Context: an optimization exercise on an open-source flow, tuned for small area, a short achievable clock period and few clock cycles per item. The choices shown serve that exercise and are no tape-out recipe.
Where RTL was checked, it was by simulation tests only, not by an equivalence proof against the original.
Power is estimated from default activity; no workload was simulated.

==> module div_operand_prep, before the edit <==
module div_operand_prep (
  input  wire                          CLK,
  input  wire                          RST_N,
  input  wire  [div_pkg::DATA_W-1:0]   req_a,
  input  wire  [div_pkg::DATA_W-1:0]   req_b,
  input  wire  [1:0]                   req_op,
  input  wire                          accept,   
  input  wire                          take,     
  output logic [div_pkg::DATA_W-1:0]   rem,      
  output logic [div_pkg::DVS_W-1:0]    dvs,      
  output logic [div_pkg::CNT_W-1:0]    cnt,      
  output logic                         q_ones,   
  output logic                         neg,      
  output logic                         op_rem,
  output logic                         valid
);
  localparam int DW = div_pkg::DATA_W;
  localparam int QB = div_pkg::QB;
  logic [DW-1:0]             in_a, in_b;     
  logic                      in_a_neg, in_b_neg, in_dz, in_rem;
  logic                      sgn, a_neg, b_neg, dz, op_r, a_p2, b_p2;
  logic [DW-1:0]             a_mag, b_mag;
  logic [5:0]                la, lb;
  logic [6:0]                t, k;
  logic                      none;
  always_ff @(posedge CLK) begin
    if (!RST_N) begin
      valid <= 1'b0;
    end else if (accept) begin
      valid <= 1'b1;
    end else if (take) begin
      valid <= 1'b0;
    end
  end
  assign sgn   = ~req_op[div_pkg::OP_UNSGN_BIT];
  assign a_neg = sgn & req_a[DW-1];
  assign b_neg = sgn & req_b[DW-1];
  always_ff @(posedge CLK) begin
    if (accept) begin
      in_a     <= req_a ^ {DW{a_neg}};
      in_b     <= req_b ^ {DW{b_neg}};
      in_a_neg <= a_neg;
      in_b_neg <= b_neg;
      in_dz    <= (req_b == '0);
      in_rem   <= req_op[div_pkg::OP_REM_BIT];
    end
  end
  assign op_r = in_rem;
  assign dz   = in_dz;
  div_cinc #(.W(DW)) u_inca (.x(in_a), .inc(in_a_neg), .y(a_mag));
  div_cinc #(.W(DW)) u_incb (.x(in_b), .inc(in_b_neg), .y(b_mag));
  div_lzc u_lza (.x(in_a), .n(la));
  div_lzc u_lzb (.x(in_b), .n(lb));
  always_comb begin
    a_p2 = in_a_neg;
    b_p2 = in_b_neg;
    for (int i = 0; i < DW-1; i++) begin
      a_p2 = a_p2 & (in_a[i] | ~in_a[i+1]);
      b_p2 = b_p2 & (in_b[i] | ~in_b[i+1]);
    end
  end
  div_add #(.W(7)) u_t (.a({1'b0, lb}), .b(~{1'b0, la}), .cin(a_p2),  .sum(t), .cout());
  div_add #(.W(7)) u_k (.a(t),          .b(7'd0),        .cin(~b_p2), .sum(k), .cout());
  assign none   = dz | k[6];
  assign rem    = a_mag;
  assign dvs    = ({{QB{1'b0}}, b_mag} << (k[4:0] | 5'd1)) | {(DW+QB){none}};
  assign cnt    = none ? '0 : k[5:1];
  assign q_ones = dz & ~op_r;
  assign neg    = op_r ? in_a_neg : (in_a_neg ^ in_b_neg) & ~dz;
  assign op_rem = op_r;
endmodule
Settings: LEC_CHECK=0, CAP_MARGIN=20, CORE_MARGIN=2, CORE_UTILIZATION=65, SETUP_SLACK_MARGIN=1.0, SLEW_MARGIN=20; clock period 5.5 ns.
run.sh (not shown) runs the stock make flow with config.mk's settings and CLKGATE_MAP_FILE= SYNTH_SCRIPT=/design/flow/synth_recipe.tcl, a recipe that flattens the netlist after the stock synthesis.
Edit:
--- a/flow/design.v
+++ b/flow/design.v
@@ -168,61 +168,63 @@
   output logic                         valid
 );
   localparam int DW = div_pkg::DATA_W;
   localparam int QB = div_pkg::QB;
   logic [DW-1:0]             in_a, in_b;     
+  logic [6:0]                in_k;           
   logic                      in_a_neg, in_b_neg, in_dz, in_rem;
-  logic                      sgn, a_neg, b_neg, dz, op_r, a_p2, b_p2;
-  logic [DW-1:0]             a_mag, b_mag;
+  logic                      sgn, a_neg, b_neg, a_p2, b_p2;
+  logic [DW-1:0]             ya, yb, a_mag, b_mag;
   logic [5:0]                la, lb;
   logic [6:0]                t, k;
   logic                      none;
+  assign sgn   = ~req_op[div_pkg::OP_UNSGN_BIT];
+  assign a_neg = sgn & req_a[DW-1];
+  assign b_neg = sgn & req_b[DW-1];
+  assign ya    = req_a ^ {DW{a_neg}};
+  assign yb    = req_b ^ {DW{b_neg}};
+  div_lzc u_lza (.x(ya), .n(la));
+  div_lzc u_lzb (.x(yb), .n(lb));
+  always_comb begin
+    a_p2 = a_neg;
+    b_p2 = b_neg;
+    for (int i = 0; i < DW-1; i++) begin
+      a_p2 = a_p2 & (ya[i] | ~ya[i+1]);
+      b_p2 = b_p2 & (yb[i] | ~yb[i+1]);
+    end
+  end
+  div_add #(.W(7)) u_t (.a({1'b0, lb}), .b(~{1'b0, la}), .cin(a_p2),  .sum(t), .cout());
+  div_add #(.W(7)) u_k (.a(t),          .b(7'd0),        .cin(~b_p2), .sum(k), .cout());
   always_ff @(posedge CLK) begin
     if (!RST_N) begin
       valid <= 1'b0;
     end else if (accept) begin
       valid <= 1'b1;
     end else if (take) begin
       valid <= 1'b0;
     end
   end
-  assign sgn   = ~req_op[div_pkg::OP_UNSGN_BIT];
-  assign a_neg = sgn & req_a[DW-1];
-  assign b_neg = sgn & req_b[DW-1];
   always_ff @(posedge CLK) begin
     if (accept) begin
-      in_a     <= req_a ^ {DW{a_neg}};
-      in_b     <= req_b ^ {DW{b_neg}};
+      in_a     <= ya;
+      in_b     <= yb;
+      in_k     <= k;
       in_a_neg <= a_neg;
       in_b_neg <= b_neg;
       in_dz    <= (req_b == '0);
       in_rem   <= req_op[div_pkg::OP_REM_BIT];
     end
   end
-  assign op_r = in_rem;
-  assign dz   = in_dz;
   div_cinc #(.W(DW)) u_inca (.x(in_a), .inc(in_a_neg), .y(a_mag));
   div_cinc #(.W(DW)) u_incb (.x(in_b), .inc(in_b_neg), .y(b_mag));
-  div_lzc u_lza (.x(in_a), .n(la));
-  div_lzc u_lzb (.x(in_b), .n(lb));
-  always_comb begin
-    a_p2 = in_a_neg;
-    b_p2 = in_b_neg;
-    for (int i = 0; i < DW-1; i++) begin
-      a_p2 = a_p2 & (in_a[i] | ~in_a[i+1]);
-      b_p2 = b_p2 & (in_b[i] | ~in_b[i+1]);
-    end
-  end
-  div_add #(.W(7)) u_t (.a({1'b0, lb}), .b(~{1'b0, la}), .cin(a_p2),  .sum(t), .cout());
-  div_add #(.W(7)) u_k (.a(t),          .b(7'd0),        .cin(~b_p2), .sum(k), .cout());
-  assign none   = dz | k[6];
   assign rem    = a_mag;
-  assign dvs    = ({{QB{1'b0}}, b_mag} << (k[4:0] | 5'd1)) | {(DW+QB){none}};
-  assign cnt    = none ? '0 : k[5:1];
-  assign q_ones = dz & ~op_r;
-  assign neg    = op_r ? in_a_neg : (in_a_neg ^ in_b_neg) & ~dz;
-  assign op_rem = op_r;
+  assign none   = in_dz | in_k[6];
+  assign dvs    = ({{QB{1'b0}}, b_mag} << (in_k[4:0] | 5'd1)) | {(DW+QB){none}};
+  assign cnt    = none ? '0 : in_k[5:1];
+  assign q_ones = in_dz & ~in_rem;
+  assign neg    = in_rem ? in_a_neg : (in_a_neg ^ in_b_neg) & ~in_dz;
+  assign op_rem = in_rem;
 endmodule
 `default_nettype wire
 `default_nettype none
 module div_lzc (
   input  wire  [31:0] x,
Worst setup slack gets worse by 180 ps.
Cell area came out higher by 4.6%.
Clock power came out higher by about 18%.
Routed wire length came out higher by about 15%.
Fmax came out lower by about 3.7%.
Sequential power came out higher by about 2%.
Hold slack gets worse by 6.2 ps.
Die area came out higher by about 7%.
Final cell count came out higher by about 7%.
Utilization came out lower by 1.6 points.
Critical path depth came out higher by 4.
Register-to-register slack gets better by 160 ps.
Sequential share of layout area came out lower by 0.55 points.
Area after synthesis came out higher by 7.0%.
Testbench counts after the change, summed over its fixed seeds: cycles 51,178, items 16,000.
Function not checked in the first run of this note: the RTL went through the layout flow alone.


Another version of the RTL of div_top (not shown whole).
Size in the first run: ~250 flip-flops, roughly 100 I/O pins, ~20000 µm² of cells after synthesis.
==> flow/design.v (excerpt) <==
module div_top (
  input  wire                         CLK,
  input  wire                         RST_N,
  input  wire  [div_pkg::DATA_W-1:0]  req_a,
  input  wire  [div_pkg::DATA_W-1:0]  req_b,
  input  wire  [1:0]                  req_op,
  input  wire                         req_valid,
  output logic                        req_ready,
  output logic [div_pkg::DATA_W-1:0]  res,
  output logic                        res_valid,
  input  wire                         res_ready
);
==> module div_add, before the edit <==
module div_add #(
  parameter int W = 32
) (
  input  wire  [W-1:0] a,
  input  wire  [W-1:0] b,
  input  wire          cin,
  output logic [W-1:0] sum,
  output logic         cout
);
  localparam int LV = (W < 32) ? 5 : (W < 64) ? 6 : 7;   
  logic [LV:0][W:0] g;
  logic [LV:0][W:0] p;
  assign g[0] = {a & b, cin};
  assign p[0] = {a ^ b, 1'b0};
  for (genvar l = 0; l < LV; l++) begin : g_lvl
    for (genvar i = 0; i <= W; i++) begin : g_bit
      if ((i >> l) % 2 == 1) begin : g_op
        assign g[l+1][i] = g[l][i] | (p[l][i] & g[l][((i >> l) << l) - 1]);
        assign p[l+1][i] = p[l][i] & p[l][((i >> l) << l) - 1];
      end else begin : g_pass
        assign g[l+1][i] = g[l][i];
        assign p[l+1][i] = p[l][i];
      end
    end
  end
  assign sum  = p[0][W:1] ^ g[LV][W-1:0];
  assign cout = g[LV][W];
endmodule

What is being asked ▸
Where a line of the entries contains the word "period", copy that line.

Written response ▸
Context: an optimization exercise on an open-source flow, tuned for small area, a short achievable clock period and few clock cycles per item. The choices shown serve that exercise and are no tape-out recipe.
Settings: LEC_CHECK=0, CAP_MARGIN=20, CORE_MARGIN=2, CORE_UTILIZATION=65, SETUP_SLACK_MARGIN=1.0, SLEW_MARGIN=20; clock period 5.5 ns.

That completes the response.